= Work instructions =
Where does the word "ends" show up in the data? Please find each such line and copy it.

** Opening Supplied data block **

$ cat src/design/axil_pkg.sv
package axil_pkg;

  // Defaults for the top level parameters.
  localparam int axil_data_width_c = 32;
  localparam int axil_addr_width_c = 12;
  localparam int fifo_els_c        = 4;  // Commands in flight.
  localparam int mem_words_c       = 16;

  typedef logic [1:0] axil_resp_t;
  typedef logic [2:0] axil_prot_t;

  localparam axil_resp_t axil_resp_okay_c = 2'b00;

  // Unprivileged, secure, data access.
  localparam axil_prot_t axil_prot_data_c = 3'b000;

  // Memory slave serves one transaction at a time.
  typedef enum logic [1:0] {
    e_slave_idle,
    e_slave_wresp,  // Holding bvalid.
    e_slave_rresp   // Holding rvalid.
  } mem_slave_state_e;

endpackage

$ cat src/design/axil_fifo.sv
`timescale 1ns/10ps

module axil_fifo #(
  parameter int width_p = 8
  , parameter int els_p = 4
) (
  input  logic               clk_i
  , input  logic               arst_n_i

  , input  logic [width_p-1:0] data_i
  , input  logic               v_i
  , output logic               ready_o

  , output logic [width_p-1:0] data_o
  , output logic               v_o
  , input  logic               yumi_i
);

  localparam int ptr_width_lp = (els_p > 1) ? $clog2(els_p) : 1;
  localparam int cnt_width_lp = $clog2(els_p + 1);

  typedef logic [ptr_width_lp-1:0] ptr_t;
  typedef logic [cnt_width_lp-1:0] cnt_t;
  typedef logic [width_p-1:0]      entry_t;

  entry_t mem_q [els_p];
  ptr_t   rd_ptr_q, wr_ptr_q;
  cnt_t   count_q, count_n;
  logic   ready_q;
  logic   enq, deq;

  function automatic ptr_t ptr_inc(ptr_t ptr);
    return (ptr == ptr_t'(els_p - 1)) ? '0 : ptr + ptr_t'(1);
  endfunction

  assign enq = v_i & ready_q;
  assign deq = yumi_i & v_o;

  assign count_n = count_q + cnt_t'(enq) - cnt_t'(deq);

  assign ready_o = ready_q;  // Low while in reset.
  assign v_o     = (count_q != '0);
  assign data_o  = mem_q[rd_ptr_q];

  always_ff @(posedge clk_i or negedge arst_n_i) begin
    if (!arst_n_i) begin
      rd_ptr_q <= '0;
      wr_ptr_q <= '0;
      count_q  <= '0;
      ready_q  <= 1'b0;
    end else begin
      if (enq) wr_ptr_q <= ptr_inc(wr_ptr_q);
      if (deq) rd_ptr_q <= ptr_inc(rd_ptr_q);
      count_q <= count_n;
      ready_q <= (count_n != cnt_t'(els_p));
    end
  end

  // Entry storage.
  always_ff @(posedge clk_i) begin
    if (enq) mem_q[wr_ptr_q] <= data_i;
  end

endmodule

$ cat src/design/axil_fifo_master.sv
`timescale 1ns/10ps

module axil_fifo_master #(
  parameter int axil_data_width_p = 32
  , parameter int axil_addr_width_p = 12
  , parameter int fifo_els_p = 4
  , localparam int mask_width_lp = axil_data_width_p / 8
) (
  input  logic                         clk_i
  , input  logic                         arst_n_i

  // Client command stream.
  , input  logic [axil_data_width_p-1:0] data_i
  , input  logic [axil_addr_width_p-1:0] addr_i
  , input  logic                         v_i
  , input  logic                         w_i
  , input  logic [mask_width_lp-1:0]     wmask_i
  , output logic                         ready_and_o

  // Client response stream.
  , output logic [axil_data_width_p-1:0] data_o
  , output logic                         v_o
  , input  logic                         ready_and_i

  , output logic [axil_addr_width_p-1:0] m_axil_awaddr_o
  , output axil_pkg::axil_prot_t         m_axil_awprot_o
  , output logic                         m_axil_awvalid_o
  , input  logic                         m_axil_awready_i

  , output logic [axil_data_width_p-1:0] m_axil_wdata_o
  , output logic [mask_width_lp-1:0]     m_axil_wstrb_o
  , output logic                         m_axil_wvalid_o
  , input  logic                         m_axil_wready_i

  , input  axil_pkg::axil_resp_t         m_axil_bresp_i
  , input  logic                         m_axil_bvalid_i
  , output logic                         m_axil_bready_o

  , output logic [axil_addr_width_p-1:0] m_axil_araddr_o
  , output axil_pkg::axil_prot_t         m_axil_arprot_o
  , output logic                         m_axil_arvalid_o
  , input  logic                         m_axil_arready_i

  , input  logic [axil_data_width_p-1:0] m_axil_rdata_i
  , input  axil_pkg::axil_resp_t         m_axil_rresp_i
  , input  logic                         m_axil_rvalid_i
  , output logic                         m_axil_rready_o
);

  import axil_pkg::*;

  typedef logic [axil_addr_width_p-1:0] addr_t;

  logic  accept;
  logic  wdata_ready_lo, addr_ready_lo, return_ready_lo;
  logic  addr_w_lo, addr_v_lo, addr_yumi_li;
  addr_t addr_lo;
  logic  return_w_lo, return_v_lo, return_yumi_li;

  // All three queues need room.
  assign ready_and_o = wdata_ready_lo & addr_ready_lo & return_ready_lo;
  assign accept      = v_i & ready_and_o;

  axil_fifo #(
    .width_p(axil_data_width_p + mask_width_lp)
    , .els_p(fifo_els_p)
  ) wdata_fifo (
    .clk_i(clk_i)
    , .arst_n_i(arst_n_i)
    , .data_i({data_i, wmask_i})
    , .v_i(accept & w_i)  // Writes only.
    , .ready_o(wdata_ready_lo)
    , .data_o({m_axil_wdata_o, m_axil_wstrb_o})
    , .v_o(m_axil_wvalid_o)
    , .yumi_i(m_axil_wready_i & m_axil_wvalid_o)
  );

  axil_fifo #(
    .width_p(1 + axil_addr_width_p)
    , .els_p(fifo_els_p)
  ) addr_fifo (
    .clk_i(clk_i)
    , .arst_n_i(arst_n_i)
    , .data_i({w_i, addr_i})
    , .v_i(accept)
    , .ready_o(addr_ready_lo)
    , .data_o({addr_w_lo, addr_lo})
    , .v_o(addr_v_lo)
    , .yumi_i(addr_yumi_li)
  );

  // Kind of every command, oldest first.
  axil_fifo #(
    .width_p(1)
    , .els_p(fifo_els_p)
  ) return_fifo (
    .clk_i(clk_i)
    , .arst_n_i(arst_n_i)
    , .data_i(w_i)
    , .v_i(accept)
    , .ready_o(return_ready_lo)
    , .data_o(return_w_lo)
    , .v_o(return_v_lo)
    , .yumi_i(return_yumi_li)
  );

  // Oldest address goes to AW or AR by its kind bit.
  assign m_axil_awvalid_o = addr_v_lo & addr_w_lo;
  assign m_axil_awaddr_o  = addr_lo;
  assign m_axil_awprot_o  = axil_prot_data_c;

  assign m_axil_arvalid_o = addr_v_lo & ~addr_w_lo;
  assign m_axil_araddr_o  = addr_lo;
  assign m_axil_arprot_o  = axil_prot_data_c;

  assign addr_yumi_li = (m_axil_awvalid_o & m_axil_awready_i)
                      | (m_axil_arvalid_o & m_axil_arready_i);

  assign v_o    = return_v_lo & (return_w_lo ? m_axil_bvalid_i : m_axil_rvalid_i);
  assign data_o = m_axil_rdata_i;  // Don't care for writes.

  assign m_axil_bready_o = return_v_lo & return_w_lo & ready_and_i;
  assign m_axil_rready_o = return_v_lo & ~return_w_lo & ready_and_i;

  assign return_yumi_li = v_o & ready_and_i;

endmodule

$ cat src/design/axil_mem_slave.sv
`timescale 1ns/10ps

module axil_mem_slave #(
  parameter int axil_data_width_p = 32
  , parameter int axil_addr_width_p = 12
  , parameter int mem_words_p = 16
  , localparam int mask_width_lp = axil_data_width_p / 8
) (
  input  logic                         clk_i
  , input  logic                         arst_n_i

  , input  logic [axil_addr_width_p-1:0] s_axil_awaddr_i
  , input  axil_pkg::axil_prot_t         s_axil_awprot_i
  , input  logic                         s_axil_awvalid_i
  , output logic                         s_axil_awready_o

  , input  logic [axil_data_width_p-1:0] s_axil_wdata_i
  , input  logic [mask_width_lp-1:0]     s_axil_wstrb_i
  , input  logic                         s_axil_wvalid_i
  , output logic                         s_axil_wready_o

  , output axil_pkg::axil_resp_t         s_axil_bresp_o
  , output logic                         s_axil_bvalid_o
  , input  logic                         s_axil_bready_i

  , input  logic [axil_addr_width_p-1:0] s_axil_araddr_i
  , input  axil_pkg::axil_prot_t         s_axil_arprot_i
  , input  logic                         s_axil_arvalid_i
  , output logic                         s_axil_arready_o

  , output logic [axil_data_width_p-1:0] s_axil_rdata_o
  , output axil_pkg::axil_resp_t         s_axil_rresp_o
  , output logic                         s_axil_rvalid_o
  , input  logic                         s_axil_rready_i
);

  import axil_pkg::*;

  localparam int idx_width_lp = (mem_words_p > 1) ? $clog2(mem_words_p) : 1;

  typedef logic [axil_data_width_p-1:0] word_t;
  typedef logic [axil_addr_width_p-1:0] addr_t;
  typedef logic [idx_width_lp-1:0]      idx_t;

  mem_slave_state_e state_q, state_n;
  word_t            mem_q [mem_words_p];
  word_t            rdata_q;
  logic             write_take, read_take;
  idx_t             widx, ridx;

  // Byte address to word, upper bits alias.
  function automatic idx_t word_index(addr_t addr);
    return idx_t'((addr / addr_t'(mask_width_lp)) % addr_t'(mem_words_p));
  endfunction

  assign widx = word_index(s_axil_awaddr_i);
  assign ridx = word_index(s_axil_araddr_i);

  // Writes win in idle.
  assign write_take = (state_q == e_slave_idle) & s_axil_awvalid_i & s_axil_wvalid_i;
  assign read_take  = (state_q == e_slave_idle) & s_axil_arvalid_i & ~write_take;

  assign s_axil_awready_o = write_take;
  assign s_axil_wready_o  = write_take;
  assign s_axil_arready_o = read_take;

  assign s_axil_bvalid_o = (state_q == e_slave_wresp);
  assign s_axil_bresp_o  = axil_resp_okay_c;
  assign s_axil_rvalid_o = (state_q == e_slave_rresp);
  assign s_axil_rresp_o  = axil_resp_okay_c;
  assign s_axil_rdata_o  = rdata_q;

  always_comb begin
    state_n = state_q;
    case (state_q)
      e_slave_idle: begin
        if (write_take) state_n = e_slave_wresp;
        else if (read_take) state_n = e_slave_rresp;
      end
      e_slave_wresp: if (s_axil_bready_i) state_n = e_slave_idle;
      e_slave_rresp: if (s_axil_rready_i) state_n = e_slave_idle;
      default: state_n = e_slave_idle;
    endcase
  end

  always_ff @(posedge clk_i or negedge arst_n_i) begin
    if (!arst_n_i) state_q <= e_slave_idle;
    else state_q <= state_n;
  end

  // Memory comes up zeroed.
  always_ff @(posedge clk_i or negedge arst_n_i) begin
    if (!arst_n_i) begin
      for (int i = 0; i < mem_words_p; i++)
        mem_q[i] <= '0;
    end else if (write_take) begin
      for (int b = 0; b < mask_width_lp; b++)
        if (s_axil_wstrb_i[b]) mem_q[widx][b*8 +: 8] <= s_axil_wdata_i[b*8 +: 8];
    end
  end

  always_ff @(posedge clk_i) begin
    if (read_take) rdata_q <= mem_q[ridx];  // Held until rready.
  end

endmodule

$ cat src/design/axil_mem_subsys.sv
`timescale 1ns/10ps

module axil_mem_subsys #(
  parameter int axil_data_width_p = axil_pkg::axil_data_width_c
  , parameter int axil_addr_width_p = axil_pkg::axil_addr_width_c
  , parameter int fifo_els_p = axil_pkg::fifo_els_c
  , parameter int mem_words_p = axil_pkg::mem_words_c
  , localparam int mask_width_lp = axil_data_width_p / 8
) (
  input  logic                         clk_i
  , input  logic                         arst_n_i

  , input  logic [axil_data_width_p-1:0] data_i
  , input  logic [axil_addr_width_p-1:0] addr_i
  , input  logic                         v_i
  , input  logic                         w_i
  , input  logic [mask_width_lp-1:0]     wmask_i
  , output logic                         ready_and_o

  , output logic [axil_data_width_p-1:0] data_o
  , output logic                         v_o
  , input  logic                         ready_and_i
);

  import axil_pkg::*;

  typedef logic [axil_data_width_p-1:0] word_t;
  typedef logic [axil_addr_width_p-1:0] addr_t;
  typedef logic [mask_width_lp-1:0]     mask_t;

  addr_t      awaddr, araddr;
  axil_prot_t awprot, arprot;
  logic       awvalid, awready, arvalid, arready;
  word_t      wdata, rdata;
  mask_t      wstrb;
  logic       wvalid, wready;
  axil_resp_t bresp, rresp;
  logic       bvalid, bready, rvalid, rready;

  axil_fifo_master #(
    .axil_data_width_p(axil_data_width_p)
    , .axil_addr_width_p(axil_addr_width_p)
    , .fifo_els_p(fifo_els_p)
  ) u_master (
    .clk_i(clk_i)
    , .arst_n_i(arst_n_i)
    , .data_i(data_i)
    , .addr_i(addr_i)
    , .v_i(v_i)
    , .w_i(w_i)
    , .wmask_i(wmask_i)
    , .ready_and_o(ready_and_o)
    , .data_o(data_o)
    , .v_o(v_o)
    , .ready_and_i(ready_and_i)
    , .m_axil_awaddr_o(awaddr)
    , .m_axil_awprot_o(awprot)
    , .m_axil_awvalid_o(awvalid)
    , .m_axil_awready_i(awready)
    , .m_axil_wdata_o(wdata)
    , .m_axil_wstrb_o(wstrb)
    , .m_axil_wvalid_o(wvalid)
    , .m_axil_wready_i(wready)
    , .m_axil_bresp_i(bresp)
    , .m_axil_bvalid_i(bvalid)
    , .m_axil_bready_o(bready)
    , .m_axil_araddr_o(araddr)
    , .m_axil_arprot_o(arprot)
    , .m_axil_arvalid_o(arvalid)
    , .m_axil_arready_i(arready)
    , .m_axil_rdata_i(rdata)
    , .m_axil_rresp_i(rresp)
    , .m_axil_rvalid_i(rvalid)
    , .m_axil_rready_o(rready)
  );

  axil_mem_slave #(
    .axil_data_width_p(axil_data_width_p)
    , .axil_addr_width_p(axil_addr_width_p)
    , .mem_words_p(mem_words_p)
  ) u_slave (
    .clk_i(clk_i)
    , .arst_n_i(arst_n_i)
    , .s_axil_awaddr_i(awaddr)
    , .s_axil_awprot_i(awprot)
    , .s_axil_awvalid_i(awvalid)
    , .s_axil_awready_o(awready)
    , .s_axil_wdata_i(wdata)
    , .s_axil_wstrb_i(wstrb)
    , .s_axil_wvalid_i(wvalid)
    , .s_axil_wready_o(wready)
    , .s_axil_bresp_o(bresp)
    , .s_axil_bvalid_o(bvalid)
    , .s_axil_bready_i(bready)
    , .s_axil_araddr_i(araddr)
    , .s_axil_arprot_i(arprot)
    , .s_axil_arvalid_i(arvalid)
    , .s_axil_arready_o(arready)
    , .s_axil_rdata_o(rdata)
    , .s_axil_rresp_o(rresp)
    , .s_axil_rvalid_o(rvalid)
    , .s_axil_rready_i(rready)
  );

endmodule

$ cat config.mk
export PLATFORM = sky130hd
export DESIGN_NAME = axil_mem_subsys
export DESIGN_NICKNAME = d
export VERILOG_FILES = /design/src/design/axil_pkg.sv /design/src/design/axil_fifo.sv /design/src/design/axil_fifo_master.sv /design/src/design/axil_mem_slave.sv /design/src/design/axil_mem_subsys.sv
export SDC_FILE = /design/constraint.sdc
export NUM_CORES = 1
export LEC_CHECK = 0
export BUFFER_PORTS_ARGS = -buffer_cell sky130_fd_sc_hd__buf_2
export CAP_MARGIN = 20
export CORE_MARGIN = 1
export CORE_UTILIZATION = 30
export CTS_CLUSTER_DIAMETER = 200
export DETAILED_ROUTE_END_ITERATION = 6
export GPL_ROUTABILITY_DRIVEN = 0
export PLACE_DENSITY_LB_ADDON = 0.25
export SYNTH_ARGS = -nofsm -noshare
export SYNTH_HDL_FRONTEND = slang
export SYNTH_SLANG_ARGS = --single-unit
$ cat constraint.sdc
create_clock -name clk_i -period 4.2 [get_ports clk_i]
set_input_delay 0.84 -clock clk_i [delete_from_list [all_inputs] [get_ports clk_i]]
set_output_delay 0.84 -clock clk_i [all_outputs]
set_load 0.02 [all_outputs]
======== Word-level counts from Yosys, hierarchy flattened ========
Memories as Yosys holds them, arrays and structs flattened.
Cells that the tools add are included.
word-level totals
  flip-flop bits (word level) ............. 570
  bits in writable memories ............... 200
  output and inout port bits .............. 34
  logic and storage cells ................. 137
  memories kept ........................... 3
cells by class
  $add $sub $neg .......................... 12
  $lt $le $gt $ge ......................... 2
  equality and inequality tests ........... 14
  multiplexer cells ....................... 40
  bitwise operators ....................... 30
  reduce and logical (&&, ||, !) cells .... 6
memory list
  name                        words  width  read ports  clocked after memory_dff  write ports  line             RTL
  u_master.wdata_fifo.mem_q   4      36     1           0                         1            axil_fifo.sv:26  entry_t mem_q [els_p];
  u_master.addr_fifo.mem_q    4      13     1           0                         1            axil_fifo.sv:26
  u_master.return_fifo.mem_q  4      1      1           0                         1            axil_fifo.sv:26
operators with widths
  operator                                                                      number
  512-bit 2-to-1 mux                                                            7
  512-bit bitwise mux                                                           4
  32-bit demux with 4-bit select                                                4
  32-bit binary-select mux with 4-bit select                                    1
  32-bit 2-to-1 mux                                                             3
  1-bit AND                                                                     25
  24-bit 2-to-1 mux                                                             1
  2-bit 2-to-1 mux                                                              10
  16-bit 2-to-1 mux                                                             1
  2-bit == test, second input constant                                          7
  2-bit by 1-bit adder with 2-bit output, second input constant                 6
  3-bit inequality test, second input constant                                  4
  3-bit by 1-bit adder with 3-bit output                                        3
  3-bit nonzero test                                                            3
  3-bit by 1-bit subtractor with 3-bit output                                   3
  8-bit 2-to-1 mux                                                              1
  1-bit 2-to-1 mux                                                              7
  2-bit case mux with 3 select lines                                            1
  5-bit greater-or-equal comparator, second input constant                      1
  5-bit by 1-bit less-than comparator with 1-bit output, second input constant  1
  4-bit inverter with 5-bit output                                              1
  2-bit inequality test, second input constant                                  2
  1-bit inverter                                                                3
  3-bit AND reduction                                                           1
  other kinds (4)                                                               4

======== Logic depth before layout (Yosys ltp) ========
Gate-level depths: netlist (run 1).
An unclocked memory read counts as a cell.
  depth after elaboration ................. 17
  depth in mapped cells ................... 12

======== Hierarchy ========
A second synthesis (run 1) with hierarchy kept.
unflattened totals
  cell total of the unflattened synthesis .. 1,927
  area, all modules ....................... 34,008.9 um^2
modules (own cells, without submodules)
  module                             instances  cells each  area each (um^2)  sequential area each (um^2)
  axil_mem_slave                     1          1,487       24,891.4          13,823.3
  axil_fifo at u_master.wdata_fifo   1          226         5,664.2           4,524.3
  axil_fifo at u_master.addr_fifo    1          106         2,364.8           1,761.7
  axil_fifo at u_master.return_fifo  1          43          616.8             320.3
  axil_fifo_master                   1          65          471.7             0.0

======== Worst setup path before layout (run 1) ========
Ideal clock, no wire load.
  path kind ............................... register -> register
  from .................................... register u_master.addr_fifo.rd_ptr_q[0]
  to ...................................... register u_slave.rdata_q[0], in the netlist u_slave.s_axil_rdata_o[0], enable pin
  setup time .............................. 0.421 ns
  arrival time ............................ 2.404 ns
  path slack .............................. 1.375 ns
  stages on the path, launching flop included .. 4
  path buffers ............................ 1
  path through ............................ dfrtp_1 -> buf_6 -> mux4_2 -> nor2_1
between the ends
  word-level cells in the longest chain between the ends .. 6
  elaborated cells on any way between the ends .. 9
  those cells by class .................... bitwise (8); memory (1)
ends and longest elaborated chain
  element                 line                     RTL
  from (decl)             axil_fifo.sv:27          ptr_t rd_ptr_q, wr_ptr_q;
  from (signal assigned)  axil_fifo.sv:53          if (deq) rd_ptr_q <= ptr_inc(rd_ptr_q);
  memory 4 x 13 bit *     n/a
  1-bit AND               axil_fifo_master.sv:108  assign m_axil_awvalid_o = addr_v_lo & addr_w_lo;
  1-bit AND (2 in a row)  axil_mem_slave.sv:60     assign write_take = (state_q == e_slave_idle) & s_axil_awvalid_i & s_axil_wvalid_i;
  1-bit inverter          axil_mem_slave.sv:61     assign read_take = (state_q == e_slave_idle) & s_axil_arvalid_i & ~write_take;
  1-bit AND *             axil_mem_slave.sv:61
  named net arready       axil_mem_subsys.sv:33    logic awvalid, awready, arvalid, arready;
  to (signal assigned)    axil_mem_slave.sv:103    if (read_take) rdata_q <= mem_q[ridx];
  to (decl)               axil_mem_slave.sv:47     word_t rdata_q;
The timed path passes the listed nets; every way through them passes the cells marked *.
A chain may end at the register's enable or synchronous reset.

======== Final worst setup path (run 1) ========
  from .................................... register u_master.addr_fifo.rd_ptr_q[0]
  to ...................................... register u_slave.rdata_q[17], in the netlist u_slave.s_axil_rdata_o[17], data pin
between the ends
  word-level cells in the longest chain between the ends .. 5
ends and longest elaborated chain
  element                                                 line
  memory 4 x 13 bit                                       n/a
  4-bit inverter with 5-bit output (not written as such)  axil_mem_slave.sv:103
  32-bit binary-select mux with 4-bit select              axil_mem_slave.sv:103
  32-bit 2-to-1 mux (not written as such) (2 in a row)    axil_mem_slave.sv:103
Every way passes these cells. The select of a mux whose other input is x is not followed.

** Closing Supplied data block **

= Answer box =
between the ends
  word-level cells in the longest chain between the ends .. 6
  elaborated cells on any way between the ends .. 9
ends and longest elaborated chain
between the ends
  word-level cells in the longest chain between the ends .. 5
ends and longest elaborated chain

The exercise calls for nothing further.